## Exercise data
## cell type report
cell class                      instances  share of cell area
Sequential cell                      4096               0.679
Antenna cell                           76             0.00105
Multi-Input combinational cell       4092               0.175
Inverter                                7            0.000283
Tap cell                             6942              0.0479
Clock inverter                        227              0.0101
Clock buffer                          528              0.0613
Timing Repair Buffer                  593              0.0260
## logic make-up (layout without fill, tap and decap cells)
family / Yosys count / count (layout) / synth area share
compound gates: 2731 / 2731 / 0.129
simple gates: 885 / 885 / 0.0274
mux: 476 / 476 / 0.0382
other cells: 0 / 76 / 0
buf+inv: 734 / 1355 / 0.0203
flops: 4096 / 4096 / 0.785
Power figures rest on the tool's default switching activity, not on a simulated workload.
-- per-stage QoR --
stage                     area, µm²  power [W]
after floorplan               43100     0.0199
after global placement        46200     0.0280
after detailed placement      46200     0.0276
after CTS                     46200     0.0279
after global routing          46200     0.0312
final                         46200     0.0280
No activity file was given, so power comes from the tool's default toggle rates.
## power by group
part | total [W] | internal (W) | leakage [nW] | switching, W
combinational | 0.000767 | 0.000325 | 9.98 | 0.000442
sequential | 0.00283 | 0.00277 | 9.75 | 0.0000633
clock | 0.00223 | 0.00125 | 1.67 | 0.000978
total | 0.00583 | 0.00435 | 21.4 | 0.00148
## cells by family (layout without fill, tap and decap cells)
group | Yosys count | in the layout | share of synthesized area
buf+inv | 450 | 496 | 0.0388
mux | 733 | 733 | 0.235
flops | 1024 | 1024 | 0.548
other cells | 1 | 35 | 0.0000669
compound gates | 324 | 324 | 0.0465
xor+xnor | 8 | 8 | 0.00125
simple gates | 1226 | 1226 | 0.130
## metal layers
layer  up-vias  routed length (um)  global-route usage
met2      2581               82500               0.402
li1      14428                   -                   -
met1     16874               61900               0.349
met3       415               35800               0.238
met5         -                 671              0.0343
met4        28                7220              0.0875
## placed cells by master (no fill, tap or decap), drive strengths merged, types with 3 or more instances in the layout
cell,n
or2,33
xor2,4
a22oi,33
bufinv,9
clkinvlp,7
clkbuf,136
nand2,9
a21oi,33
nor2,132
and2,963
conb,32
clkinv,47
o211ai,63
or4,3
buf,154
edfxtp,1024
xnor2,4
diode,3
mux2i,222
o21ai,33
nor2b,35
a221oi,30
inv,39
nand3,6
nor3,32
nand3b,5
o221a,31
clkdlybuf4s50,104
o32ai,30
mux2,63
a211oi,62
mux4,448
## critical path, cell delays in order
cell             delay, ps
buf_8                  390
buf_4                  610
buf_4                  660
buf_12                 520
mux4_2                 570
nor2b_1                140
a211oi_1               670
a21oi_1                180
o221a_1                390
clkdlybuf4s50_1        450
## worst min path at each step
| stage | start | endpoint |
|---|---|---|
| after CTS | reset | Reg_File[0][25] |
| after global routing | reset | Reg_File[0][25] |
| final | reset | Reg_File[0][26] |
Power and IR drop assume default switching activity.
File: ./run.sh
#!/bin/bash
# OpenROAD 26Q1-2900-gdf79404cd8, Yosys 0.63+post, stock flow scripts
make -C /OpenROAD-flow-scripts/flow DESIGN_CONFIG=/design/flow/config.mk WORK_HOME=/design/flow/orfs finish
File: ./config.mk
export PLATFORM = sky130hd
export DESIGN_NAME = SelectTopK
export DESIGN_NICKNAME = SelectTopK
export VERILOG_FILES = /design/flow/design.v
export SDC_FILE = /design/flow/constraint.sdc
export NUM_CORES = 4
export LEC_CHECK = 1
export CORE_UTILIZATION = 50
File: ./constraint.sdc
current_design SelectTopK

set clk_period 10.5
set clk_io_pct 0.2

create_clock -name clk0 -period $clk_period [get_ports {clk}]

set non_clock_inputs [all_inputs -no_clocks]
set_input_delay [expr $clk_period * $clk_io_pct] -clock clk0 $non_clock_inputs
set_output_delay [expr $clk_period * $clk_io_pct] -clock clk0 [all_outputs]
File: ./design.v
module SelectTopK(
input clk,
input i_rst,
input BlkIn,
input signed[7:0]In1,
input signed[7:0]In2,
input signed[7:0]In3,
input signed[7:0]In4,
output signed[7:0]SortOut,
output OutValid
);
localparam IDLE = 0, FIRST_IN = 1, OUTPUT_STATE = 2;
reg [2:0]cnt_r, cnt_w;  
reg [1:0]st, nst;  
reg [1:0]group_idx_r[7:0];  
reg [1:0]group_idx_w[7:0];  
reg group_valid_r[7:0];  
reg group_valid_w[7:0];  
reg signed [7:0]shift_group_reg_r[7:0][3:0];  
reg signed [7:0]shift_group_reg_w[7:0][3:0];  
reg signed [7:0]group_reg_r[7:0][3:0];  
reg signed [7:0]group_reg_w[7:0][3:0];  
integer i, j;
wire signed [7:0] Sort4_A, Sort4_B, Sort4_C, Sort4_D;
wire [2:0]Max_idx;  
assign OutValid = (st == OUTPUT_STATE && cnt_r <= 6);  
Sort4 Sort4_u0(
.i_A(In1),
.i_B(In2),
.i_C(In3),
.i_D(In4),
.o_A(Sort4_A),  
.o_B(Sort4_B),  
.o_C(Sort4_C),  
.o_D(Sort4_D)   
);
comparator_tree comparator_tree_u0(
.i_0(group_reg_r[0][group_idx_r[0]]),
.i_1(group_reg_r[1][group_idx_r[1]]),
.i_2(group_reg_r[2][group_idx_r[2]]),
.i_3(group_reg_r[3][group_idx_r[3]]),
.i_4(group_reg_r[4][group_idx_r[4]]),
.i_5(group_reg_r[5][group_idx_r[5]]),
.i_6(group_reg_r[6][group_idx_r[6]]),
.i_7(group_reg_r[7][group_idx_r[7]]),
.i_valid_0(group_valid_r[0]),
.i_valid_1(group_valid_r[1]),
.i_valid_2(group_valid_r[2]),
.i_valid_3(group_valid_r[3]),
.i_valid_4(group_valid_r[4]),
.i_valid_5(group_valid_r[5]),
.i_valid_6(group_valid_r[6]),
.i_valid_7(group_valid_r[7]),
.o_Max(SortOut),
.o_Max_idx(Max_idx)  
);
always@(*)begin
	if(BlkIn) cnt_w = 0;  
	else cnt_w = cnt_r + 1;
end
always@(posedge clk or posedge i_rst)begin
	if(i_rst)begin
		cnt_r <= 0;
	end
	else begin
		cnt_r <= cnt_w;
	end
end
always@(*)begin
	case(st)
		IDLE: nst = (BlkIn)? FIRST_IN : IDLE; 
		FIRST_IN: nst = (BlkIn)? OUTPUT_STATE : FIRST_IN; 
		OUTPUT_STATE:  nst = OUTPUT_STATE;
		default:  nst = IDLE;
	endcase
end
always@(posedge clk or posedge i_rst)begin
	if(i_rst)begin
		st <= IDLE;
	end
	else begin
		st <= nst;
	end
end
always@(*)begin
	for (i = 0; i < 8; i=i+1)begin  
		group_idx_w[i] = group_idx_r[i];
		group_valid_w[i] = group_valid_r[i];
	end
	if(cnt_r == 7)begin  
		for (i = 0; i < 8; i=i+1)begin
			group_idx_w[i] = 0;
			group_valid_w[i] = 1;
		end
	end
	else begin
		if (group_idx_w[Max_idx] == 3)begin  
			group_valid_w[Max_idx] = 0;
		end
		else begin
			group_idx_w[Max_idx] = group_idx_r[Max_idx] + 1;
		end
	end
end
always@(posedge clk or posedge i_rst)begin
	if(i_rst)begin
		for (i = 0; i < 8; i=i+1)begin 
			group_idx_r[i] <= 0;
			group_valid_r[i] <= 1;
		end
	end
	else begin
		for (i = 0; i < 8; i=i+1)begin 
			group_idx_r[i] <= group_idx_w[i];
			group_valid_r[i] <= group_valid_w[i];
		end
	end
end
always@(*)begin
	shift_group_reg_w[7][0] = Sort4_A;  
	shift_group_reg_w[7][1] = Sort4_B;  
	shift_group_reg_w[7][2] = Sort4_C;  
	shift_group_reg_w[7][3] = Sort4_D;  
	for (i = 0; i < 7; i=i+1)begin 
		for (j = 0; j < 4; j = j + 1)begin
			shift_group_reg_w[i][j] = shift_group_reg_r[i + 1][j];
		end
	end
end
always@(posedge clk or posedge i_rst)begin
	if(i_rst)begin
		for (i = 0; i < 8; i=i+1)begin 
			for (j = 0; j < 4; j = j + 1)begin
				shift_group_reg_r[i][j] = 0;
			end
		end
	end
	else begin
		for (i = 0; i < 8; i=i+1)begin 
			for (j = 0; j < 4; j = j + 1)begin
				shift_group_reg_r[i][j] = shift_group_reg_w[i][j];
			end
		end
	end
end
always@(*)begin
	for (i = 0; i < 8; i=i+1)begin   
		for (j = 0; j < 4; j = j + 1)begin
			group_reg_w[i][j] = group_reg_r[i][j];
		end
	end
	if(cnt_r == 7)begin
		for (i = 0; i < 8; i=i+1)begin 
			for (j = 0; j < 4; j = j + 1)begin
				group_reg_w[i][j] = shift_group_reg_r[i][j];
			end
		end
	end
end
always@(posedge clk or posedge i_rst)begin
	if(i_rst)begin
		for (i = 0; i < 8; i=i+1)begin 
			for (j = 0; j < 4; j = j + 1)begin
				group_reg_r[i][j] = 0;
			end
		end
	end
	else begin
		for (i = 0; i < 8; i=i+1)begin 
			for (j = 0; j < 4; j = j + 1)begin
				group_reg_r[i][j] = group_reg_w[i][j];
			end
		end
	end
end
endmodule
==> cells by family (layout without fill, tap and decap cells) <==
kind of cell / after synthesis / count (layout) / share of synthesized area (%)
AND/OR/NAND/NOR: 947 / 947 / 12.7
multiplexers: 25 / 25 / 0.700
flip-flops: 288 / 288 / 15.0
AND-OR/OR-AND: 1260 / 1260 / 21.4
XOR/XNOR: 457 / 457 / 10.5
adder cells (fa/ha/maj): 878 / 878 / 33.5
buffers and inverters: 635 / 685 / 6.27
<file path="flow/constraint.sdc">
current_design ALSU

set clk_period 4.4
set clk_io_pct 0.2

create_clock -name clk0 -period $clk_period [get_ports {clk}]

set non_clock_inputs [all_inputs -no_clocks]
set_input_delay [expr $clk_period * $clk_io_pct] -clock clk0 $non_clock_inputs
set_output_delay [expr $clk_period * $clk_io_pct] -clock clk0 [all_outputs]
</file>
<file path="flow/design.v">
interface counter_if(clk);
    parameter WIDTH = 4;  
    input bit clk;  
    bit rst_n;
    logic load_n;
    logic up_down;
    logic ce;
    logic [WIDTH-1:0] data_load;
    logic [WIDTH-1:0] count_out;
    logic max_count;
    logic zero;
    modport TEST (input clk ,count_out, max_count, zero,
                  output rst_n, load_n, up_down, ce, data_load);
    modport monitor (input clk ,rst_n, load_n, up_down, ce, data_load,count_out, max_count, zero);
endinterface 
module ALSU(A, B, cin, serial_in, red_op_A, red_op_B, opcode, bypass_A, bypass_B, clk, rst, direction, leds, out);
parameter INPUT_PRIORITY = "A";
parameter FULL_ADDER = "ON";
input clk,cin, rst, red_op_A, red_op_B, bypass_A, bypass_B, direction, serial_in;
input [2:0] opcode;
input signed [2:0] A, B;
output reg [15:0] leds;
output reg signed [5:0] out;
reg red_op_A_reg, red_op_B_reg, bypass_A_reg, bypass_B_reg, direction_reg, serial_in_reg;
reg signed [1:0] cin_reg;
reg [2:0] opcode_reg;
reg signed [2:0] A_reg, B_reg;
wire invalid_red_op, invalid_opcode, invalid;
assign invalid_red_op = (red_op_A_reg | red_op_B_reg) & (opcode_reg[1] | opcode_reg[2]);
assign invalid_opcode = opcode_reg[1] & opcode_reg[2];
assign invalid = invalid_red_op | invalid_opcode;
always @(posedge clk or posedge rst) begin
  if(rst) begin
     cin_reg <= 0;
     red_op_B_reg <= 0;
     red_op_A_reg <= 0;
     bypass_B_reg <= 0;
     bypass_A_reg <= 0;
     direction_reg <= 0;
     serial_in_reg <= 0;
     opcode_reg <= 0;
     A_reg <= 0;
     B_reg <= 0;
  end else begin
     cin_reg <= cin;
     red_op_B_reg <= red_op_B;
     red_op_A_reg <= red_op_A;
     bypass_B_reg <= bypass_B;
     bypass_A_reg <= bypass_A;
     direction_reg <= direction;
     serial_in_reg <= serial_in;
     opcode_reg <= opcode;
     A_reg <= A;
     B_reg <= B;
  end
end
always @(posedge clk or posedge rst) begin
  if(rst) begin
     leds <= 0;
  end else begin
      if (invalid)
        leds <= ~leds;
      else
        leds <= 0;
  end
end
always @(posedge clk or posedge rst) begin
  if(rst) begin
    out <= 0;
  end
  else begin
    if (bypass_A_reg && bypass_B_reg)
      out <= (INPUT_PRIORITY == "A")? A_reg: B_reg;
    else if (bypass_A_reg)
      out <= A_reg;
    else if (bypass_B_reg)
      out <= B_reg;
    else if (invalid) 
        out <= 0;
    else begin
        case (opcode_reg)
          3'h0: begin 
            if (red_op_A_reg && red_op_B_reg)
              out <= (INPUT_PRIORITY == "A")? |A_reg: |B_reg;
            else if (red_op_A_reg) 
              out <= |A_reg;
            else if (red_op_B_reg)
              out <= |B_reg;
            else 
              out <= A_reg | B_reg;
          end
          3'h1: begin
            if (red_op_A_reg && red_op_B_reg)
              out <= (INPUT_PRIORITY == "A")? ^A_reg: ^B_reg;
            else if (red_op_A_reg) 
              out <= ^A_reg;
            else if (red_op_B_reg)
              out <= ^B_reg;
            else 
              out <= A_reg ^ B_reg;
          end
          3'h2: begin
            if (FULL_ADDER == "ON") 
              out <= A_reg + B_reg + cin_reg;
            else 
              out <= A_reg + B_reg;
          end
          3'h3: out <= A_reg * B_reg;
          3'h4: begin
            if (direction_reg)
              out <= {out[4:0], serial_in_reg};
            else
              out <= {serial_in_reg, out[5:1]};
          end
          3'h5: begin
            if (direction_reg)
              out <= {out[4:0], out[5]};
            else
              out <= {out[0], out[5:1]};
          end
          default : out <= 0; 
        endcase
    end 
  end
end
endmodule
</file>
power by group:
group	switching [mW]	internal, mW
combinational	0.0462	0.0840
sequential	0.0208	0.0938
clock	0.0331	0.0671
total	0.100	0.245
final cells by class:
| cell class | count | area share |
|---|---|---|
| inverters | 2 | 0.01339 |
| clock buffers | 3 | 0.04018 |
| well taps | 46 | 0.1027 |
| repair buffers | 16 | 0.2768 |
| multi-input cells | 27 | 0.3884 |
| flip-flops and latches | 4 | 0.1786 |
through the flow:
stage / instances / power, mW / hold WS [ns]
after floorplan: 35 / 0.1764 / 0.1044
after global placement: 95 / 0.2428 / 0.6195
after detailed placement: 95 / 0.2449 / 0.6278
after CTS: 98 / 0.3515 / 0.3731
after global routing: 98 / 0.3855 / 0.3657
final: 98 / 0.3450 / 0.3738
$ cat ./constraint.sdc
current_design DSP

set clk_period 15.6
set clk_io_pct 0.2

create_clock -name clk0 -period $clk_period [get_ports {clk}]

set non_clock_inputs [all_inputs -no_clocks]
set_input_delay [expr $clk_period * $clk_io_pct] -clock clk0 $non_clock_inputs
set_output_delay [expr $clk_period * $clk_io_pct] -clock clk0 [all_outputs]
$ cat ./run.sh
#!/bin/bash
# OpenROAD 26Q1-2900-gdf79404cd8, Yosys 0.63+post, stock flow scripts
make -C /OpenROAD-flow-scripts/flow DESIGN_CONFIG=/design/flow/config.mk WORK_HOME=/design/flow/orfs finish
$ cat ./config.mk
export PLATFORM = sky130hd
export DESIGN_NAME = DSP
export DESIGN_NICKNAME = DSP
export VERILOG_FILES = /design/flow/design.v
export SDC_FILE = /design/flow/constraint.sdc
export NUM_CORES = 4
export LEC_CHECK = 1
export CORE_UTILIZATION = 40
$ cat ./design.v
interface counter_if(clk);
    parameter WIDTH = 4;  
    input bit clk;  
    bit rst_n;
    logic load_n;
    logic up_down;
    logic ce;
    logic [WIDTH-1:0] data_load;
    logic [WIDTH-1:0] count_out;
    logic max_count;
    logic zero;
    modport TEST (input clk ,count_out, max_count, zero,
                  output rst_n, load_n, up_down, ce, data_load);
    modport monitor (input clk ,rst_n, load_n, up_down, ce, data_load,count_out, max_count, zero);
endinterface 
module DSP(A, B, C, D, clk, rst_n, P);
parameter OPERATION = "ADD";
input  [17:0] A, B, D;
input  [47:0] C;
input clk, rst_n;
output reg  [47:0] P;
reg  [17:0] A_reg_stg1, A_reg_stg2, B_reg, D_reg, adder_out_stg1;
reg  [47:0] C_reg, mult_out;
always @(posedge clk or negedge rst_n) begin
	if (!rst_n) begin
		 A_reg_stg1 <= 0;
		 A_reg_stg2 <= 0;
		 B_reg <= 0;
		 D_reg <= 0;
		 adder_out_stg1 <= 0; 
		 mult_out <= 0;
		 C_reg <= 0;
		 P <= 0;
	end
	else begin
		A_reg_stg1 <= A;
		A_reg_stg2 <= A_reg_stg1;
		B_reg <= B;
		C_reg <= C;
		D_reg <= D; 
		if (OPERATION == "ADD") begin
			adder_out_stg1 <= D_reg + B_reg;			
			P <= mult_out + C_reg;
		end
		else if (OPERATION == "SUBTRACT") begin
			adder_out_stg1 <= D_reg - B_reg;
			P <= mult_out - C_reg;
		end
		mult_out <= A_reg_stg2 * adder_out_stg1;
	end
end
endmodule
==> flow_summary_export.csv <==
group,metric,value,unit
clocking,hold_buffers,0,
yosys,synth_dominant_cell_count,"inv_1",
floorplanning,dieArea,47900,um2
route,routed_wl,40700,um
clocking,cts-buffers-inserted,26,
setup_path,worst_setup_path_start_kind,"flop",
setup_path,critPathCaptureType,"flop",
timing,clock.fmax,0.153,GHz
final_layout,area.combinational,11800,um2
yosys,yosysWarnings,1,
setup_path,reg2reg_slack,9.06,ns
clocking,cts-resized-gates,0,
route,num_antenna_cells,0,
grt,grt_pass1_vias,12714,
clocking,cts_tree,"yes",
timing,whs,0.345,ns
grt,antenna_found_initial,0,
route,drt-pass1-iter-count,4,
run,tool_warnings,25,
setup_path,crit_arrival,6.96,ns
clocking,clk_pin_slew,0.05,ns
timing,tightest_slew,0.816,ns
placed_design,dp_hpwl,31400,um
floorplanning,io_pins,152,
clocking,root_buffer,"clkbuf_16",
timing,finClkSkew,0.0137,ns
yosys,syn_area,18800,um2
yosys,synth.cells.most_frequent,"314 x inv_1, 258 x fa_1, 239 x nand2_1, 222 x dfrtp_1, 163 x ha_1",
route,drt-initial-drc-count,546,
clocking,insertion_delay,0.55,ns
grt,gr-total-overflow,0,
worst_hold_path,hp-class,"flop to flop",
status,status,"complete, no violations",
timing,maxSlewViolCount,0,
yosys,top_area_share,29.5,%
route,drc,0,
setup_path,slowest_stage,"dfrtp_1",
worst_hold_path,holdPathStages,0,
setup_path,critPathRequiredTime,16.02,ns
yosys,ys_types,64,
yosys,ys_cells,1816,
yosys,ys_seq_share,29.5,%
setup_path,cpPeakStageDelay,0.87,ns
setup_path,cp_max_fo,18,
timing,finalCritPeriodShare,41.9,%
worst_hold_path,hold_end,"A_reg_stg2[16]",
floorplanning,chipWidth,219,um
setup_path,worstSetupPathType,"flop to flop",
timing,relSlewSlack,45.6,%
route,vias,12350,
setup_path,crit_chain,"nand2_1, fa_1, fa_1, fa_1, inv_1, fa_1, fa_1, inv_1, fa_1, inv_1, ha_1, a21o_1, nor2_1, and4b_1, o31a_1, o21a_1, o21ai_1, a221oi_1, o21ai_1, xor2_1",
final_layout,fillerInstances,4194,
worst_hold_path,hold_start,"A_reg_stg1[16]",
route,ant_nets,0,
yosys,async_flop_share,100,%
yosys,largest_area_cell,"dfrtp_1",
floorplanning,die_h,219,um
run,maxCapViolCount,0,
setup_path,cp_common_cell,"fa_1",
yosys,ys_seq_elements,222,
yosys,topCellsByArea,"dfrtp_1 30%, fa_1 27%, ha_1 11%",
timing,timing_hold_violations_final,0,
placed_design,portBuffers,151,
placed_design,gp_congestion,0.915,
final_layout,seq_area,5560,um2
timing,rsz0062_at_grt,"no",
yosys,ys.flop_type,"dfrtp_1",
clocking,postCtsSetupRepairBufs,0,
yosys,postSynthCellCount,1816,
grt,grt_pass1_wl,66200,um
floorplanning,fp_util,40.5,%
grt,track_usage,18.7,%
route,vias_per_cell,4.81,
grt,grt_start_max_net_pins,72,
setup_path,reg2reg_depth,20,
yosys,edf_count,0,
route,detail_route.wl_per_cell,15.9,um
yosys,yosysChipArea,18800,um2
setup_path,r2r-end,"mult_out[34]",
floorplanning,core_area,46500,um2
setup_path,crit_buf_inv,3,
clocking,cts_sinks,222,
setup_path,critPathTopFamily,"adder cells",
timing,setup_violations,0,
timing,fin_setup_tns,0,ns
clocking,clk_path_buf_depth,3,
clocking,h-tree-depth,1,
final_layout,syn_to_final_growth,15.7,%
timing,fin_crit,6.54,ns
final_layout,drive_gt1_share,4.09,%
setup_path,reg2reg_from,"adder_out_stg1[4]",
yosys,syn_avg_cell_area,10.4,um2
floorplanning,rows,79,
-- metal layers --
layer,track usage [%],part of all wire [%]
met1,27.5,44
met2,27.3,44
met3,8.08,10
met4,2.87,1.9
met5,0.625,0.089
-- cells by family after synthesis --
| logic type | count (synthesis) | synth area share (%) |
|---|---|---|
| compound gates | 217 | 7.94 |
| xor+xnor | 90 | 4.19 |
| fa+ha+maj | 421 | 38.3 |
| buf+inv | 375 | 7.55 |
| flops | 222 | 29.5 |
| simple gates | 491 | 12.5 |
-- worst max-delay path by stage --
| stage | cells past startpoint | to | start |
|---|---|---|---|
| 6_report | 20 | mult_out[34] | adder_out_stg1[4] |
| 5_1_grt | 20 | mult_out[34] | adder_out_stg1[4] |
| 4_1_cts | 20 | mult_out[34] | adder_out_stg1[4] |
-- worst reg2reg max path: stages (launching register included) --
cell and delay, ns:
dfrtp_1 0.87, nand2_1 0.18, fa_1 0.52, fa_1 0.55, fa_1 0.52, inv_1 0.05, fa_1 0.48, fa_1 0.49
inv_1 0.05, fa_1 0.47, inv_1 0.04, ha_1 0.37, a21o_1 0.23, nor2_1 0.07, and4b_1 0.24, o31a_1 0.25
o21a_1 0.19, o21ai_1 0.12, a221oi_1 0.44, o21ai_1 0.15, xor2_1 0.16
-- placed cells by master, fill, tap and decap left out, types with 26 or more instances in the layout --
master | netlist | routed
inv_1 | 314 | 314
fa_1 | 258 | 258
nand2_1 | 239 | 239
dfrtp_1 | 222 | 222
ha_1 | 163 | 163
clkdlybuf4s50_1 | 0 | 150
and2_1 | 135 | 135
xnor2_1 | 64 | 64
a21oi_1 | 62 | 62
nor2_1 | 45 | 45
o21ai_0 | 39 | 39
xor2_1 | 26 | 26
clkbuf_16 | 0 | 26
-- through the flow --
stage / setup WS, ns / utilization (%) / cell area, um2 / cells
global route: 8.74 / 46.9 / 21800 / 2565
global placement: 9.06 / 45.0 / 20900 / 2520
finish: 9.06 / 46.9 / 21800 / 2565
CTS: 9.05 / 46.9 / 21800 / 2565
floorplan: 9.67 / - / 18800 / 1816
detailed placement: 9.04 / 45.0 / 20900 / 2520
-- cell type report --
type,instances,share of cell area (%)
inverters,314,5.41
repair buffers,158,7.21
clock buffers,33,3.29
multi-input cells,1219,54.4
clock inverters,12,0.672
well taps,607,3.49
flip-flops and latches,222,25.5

## What you are asked to do
From the material above, retype precisely the lines between the line holding "2 | 0.01339 |" and the line holding "after global routing: 98 / 0.3855 / 0.3657", inclusive, and nothing beyond them.

## Your response
| inverters | 2 | 0.01339 |
| clock buffers | 3 | 0.04018 |
| well taps | 46 | 0.1027 |
| repair buffers | 16 | 0.2768 |
| multi-input cells | 27 | 0.3884 |
| flip-flops and latches | 4 | 0.1786 |
through the flow:
stage / instances / power, mW / hold WS [ns]
after floorplan: 35 / 0.1764 / 0.1044
after global placement: 95 / 0.2428 / 0.6195
after detailed placement: 95 / 0.2449 / 0.6278
after CTS: 98 / 0.3515 / 0.3731
after global routing: 98 / 0.3855 / 0.3657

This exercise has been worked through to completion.